= REQUIRED WORK =
Of all the entries below, retype only the lines from the one with "if (rst) begin" through the one with "set_input_delay 1.24 -clock", exactly as they appear.

*** Opening MATERIAL FOR THE TASK ***

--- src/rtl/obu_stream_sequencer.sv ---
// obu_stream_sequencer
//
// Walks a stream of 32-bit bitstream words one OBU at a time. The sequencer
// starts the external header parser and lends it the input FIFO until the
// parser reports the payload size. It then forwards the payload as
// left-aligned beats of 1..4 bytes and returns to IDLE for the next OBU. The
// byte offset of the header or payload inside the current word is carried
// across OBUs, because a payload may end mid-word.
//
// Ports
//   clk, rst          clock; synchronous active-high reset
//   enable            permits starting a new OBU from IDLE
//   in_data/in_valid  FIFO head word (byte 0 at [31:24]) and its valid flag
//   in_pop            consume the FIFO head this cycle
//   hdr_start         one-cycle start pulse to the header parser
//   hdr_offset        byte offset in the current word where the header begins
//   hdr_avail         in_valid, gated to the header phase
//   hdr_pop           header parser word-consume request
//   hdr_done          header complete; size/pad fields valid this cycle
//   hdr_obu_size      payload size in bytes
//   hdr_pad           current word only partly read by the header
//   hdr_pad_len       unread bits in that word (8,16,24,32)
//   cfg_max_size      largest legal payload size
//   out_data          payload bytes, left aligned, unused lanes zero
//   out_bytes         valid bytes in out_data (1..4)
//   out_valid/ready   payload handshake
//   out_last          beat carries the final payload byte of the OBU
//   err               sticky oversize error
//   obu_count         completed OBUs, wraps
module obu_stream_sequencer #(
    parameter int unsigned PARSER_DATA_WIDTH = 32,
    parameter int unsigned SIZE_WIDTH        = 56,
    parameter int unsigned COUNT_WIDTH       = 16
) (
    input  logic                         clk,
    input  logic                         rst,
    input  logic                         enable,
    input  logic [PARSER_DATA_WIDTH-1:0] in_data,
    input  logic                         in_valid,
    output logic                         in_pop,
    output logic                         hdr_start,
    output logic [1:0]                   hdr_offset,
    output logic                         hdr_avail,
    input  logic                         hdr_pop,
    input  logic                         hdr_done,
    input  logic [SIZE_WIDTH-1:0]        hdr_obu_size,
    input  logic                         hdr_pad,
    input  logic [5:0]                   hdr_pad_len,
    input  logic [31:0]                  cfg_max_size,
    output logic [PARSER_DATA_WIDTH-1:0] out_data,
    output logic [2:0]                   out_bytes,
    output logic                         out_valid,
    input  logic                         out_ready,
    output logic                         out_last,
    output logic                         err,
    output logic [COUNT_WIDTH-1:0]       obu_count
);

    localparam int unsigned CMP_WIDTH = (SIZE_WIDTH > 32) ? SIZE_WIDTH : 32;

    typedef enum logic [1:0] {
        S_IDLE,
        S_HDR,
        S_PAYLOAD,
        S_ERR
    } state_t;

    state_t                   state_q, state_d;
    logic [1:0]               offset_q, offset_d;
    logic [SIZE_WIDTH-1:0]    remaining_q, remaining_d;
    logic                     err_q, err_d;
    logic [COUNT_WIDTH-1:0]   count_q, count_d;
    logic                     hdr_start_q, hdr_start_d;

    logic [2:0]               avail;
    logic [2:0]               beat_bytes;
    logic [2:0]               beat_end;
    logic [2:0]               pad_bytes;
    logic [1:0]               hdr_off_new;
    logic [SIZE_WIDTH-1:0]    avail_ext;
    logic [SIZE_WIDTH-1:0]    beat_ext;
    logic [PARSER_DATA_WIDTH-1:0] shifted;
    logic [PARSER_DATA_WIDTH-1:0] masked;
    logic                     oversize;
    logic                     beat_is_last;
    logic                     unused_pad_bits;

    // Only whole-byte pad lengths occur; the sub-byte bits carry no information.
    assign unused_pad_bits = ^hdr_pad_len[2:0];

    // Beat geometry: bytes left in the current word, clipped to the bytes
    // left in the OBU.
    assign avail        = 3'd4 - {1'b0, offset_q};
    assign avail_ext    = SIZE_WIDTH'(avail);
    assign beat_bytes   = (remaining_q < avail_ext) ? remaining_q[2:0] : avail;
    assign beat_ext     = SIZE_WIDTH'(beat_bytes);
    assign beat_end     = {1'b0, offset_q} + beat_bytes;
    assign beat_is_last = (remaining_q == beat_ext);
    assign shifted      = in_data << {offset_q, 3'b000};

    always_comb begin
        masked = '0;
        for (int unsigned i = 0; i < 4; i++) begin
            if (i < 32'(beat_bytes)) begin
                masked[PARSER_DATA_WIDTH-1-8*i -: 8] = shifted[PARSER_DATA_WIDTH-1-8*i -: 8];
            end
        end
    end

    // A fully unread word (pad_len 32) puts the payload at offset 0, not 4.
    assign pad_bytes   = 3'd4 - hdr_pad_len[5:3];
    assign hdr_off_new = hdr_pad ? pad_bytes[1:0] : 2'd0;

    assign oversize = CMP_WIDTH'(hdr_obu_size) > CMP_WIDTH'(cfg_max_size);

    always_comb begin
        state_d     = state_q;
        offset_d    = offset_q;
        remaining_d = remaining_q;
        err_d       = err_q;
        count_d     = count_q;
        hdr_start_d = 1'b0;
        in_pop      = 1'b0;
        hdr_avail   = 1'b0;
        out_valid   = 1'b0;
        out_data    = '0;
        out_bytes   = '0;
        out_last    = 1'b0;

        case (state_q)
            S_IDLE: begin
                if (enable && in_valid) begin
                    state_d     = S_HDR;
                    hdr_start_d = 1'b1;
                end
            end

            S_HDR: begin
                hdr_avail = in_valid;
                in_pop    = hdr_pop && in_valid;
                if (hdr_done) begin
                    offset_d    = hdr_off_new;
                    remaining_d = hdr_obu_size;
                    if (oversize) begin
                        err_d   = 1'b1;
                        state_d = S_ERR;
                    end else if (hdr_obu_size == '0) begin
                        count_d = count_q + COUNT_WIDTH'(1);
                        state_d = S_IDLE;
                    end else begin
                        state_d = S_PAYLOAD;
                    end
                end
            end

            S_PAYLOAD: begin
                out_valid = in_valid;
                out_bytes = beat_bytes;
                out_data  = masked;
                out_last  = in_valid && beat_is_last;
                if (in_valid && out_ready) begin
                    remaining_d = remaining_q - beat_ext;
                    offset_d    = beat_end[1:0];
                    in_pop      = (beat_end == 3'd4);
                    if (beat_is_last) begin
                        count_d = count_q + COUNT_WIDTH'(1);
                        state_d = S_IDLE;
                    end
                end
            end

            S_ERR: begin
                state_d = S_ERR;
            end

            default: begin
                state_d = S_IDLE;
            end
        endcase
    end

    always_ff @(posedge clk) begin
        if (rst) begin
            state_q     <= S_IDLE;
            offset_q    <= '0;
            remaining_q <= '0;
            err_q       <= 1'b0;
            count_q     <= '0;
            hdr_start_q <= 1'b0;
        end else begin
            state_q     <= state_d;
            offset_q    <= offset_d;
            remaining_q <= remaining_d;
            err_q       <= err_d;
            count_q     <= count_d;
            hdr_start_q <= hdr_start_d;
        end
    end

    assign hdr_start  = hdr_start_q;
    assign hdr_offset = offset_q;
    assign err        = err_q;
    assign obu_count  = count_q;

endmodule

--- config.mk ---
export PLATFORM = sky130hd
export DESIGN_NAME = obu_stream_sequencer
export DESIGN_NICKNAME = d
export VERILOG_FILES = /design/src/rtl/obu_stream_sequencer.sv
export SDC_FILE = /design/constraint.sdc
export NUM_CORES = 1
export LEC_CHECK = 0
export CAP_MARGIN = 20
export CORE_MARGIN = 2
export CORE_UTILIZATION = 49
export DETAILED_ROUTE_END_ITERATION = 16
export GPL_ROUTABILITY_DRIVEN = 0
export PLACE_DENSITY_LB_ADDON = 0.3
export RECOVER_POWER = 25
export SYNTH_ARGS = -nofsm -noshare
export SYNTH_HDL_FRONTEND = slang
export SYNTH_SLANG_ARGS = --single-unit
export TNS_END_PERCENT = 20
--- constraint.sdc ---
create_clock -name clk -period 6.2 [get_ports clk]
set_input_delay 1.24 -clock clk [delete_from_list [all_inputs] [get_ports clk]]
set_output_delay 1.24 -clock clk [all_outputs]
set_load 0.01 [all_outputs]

*** Closing MATERIAL FOR THE TASK ***
*** Opening MATERIAL FOR THE TASK ***

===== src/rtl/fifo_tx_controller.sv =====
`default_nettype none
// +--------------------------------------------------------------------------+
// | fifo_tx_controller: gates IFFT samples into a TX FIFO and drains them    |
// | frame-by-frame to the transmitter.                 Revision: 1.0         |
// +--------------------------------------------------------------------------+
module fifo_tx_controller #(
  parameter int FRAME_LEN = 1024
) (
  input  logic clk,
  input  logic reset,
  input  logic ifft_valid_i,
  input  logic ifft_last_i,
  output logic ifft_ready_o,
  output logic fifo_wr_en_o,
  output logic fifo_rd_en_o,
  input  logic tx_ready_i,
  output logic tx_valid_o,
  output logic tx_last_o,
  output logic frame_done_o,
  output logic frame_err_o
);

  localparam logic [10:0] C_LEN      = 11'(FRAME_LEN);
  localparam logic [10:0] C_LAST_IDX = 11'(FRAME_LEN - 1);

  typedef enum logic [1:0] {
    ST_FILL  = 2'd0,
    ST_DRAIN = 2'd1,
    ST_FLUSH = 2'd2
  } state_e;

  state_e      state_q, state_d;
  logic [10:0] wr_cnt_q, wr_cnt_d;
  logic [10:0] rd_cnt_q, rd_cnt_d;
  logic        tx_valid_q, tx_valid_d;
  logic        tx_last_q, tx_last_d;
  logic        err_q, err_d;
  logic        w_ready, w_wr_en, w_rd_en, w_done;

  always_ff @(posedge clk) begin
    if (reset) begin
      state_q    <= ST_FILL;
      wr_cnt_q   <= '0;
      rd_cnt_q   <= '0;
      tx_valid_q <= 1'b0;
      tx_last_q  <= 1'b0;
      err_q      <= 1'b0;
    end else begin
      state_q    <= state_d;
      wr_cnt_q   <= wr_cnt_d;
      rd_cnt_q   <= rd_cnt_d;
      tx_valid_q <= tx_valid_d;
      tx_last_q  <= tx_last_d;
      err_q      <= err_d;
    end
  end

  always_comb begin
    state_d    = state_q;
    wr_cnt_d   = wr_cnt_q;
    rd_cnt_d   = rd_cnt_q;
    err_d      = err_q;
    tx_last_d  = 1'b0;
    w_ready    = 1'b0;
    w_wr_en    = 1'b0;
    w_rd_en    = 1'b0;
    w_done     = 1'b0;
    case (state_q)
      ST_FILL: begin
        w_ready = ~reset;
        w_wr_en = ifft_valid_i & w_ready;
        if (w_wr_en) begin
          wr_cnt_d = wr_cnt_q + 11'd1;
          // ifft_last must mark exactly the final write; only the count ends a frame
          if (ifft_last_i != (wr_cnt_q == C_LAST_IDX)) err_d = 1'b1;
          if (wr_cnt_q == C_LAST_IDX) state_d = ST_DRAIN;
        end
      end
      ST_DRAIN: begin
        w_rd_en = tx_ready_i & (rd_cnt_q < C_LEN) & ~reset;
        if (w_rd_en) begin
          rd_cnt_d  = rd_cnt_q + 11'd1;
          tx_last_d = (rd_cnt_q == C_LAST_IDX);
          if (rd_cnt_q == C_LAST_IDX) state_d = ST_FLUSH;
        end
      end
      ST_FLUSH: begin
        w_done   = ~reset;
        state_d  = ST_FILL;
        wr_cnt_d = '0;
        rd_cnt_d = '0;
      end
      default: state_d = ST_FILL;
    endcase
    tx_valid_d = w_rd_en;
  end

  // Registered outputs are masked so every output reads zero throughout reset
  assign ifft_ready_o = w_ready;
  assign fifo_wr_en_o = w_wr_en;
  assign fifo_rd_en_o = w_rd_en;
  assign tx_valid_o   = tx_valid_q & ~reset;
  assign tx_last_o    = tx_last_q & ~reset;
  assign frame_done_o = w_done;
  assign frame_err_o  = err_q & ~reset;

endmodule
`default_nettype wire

*** Closing MATERIAL FOR THE TASK ***

= SOLUTION BELOW =
        if (rst) begin
            state_q     <= S_IDLE;
            offset_q    <= '0;
            remaining_q <= '0;
            err_q       <= 1'b0;
            count_q     <= '0;
            hdr_start_q <= 1'b0;
        end else begin
            state_q     <= state_d;
            offset_q    <= offset_d;
            remaining_q <= remaining_d;
            err_q       <= err_d;
            count_q     <= count_d;
            hdr_start_q <= hdr_start_d;
        end
    end

    assign hdr_start  = hdr_start_q;
    assign hdr_offset = offset_q;
    assign err        = err_q;
    assign obu_count  = count_q;

endmodule

--- config.mk ---
export PLATFORM = sky130hd
export DESIGN_NAME = obu_stream_sequencer
export DESIGN_NICKNAME = d
export VERILOG_FILES = /design/src/rtl/obu_stream_sequencer.sv
export SDC_FILE = /design/constraint.sdc
export NUM_CORES = 1
export LEC_CHECK = 0
export CAP_MARGIN = 20
export CORE_MARGIN = 2
export CORE_UTILIZATION = 49
export DETAILED_ROUTE_END_ITERATION = 16
export GPL_ROUTABILITY_DRIVEN = 0
export PLACE_DENSITY_LB_ADDON = 0.3
export RECOVER_POWER = 25
export SYNTH_ARGS = -nofsm -noshare
export SYNTH_HDL_FRONTEND = slang
export SYNTH_SLANG_ARGS = --single-unit
export TNS_END_PERCENT = 20
--- constraint.sdc ---
create_clock -name clk -period 6.2 [get_ports clk]
set_input_delay 1.24 -clock clk [delete_from_list [all_inputs] [get_ports clk]]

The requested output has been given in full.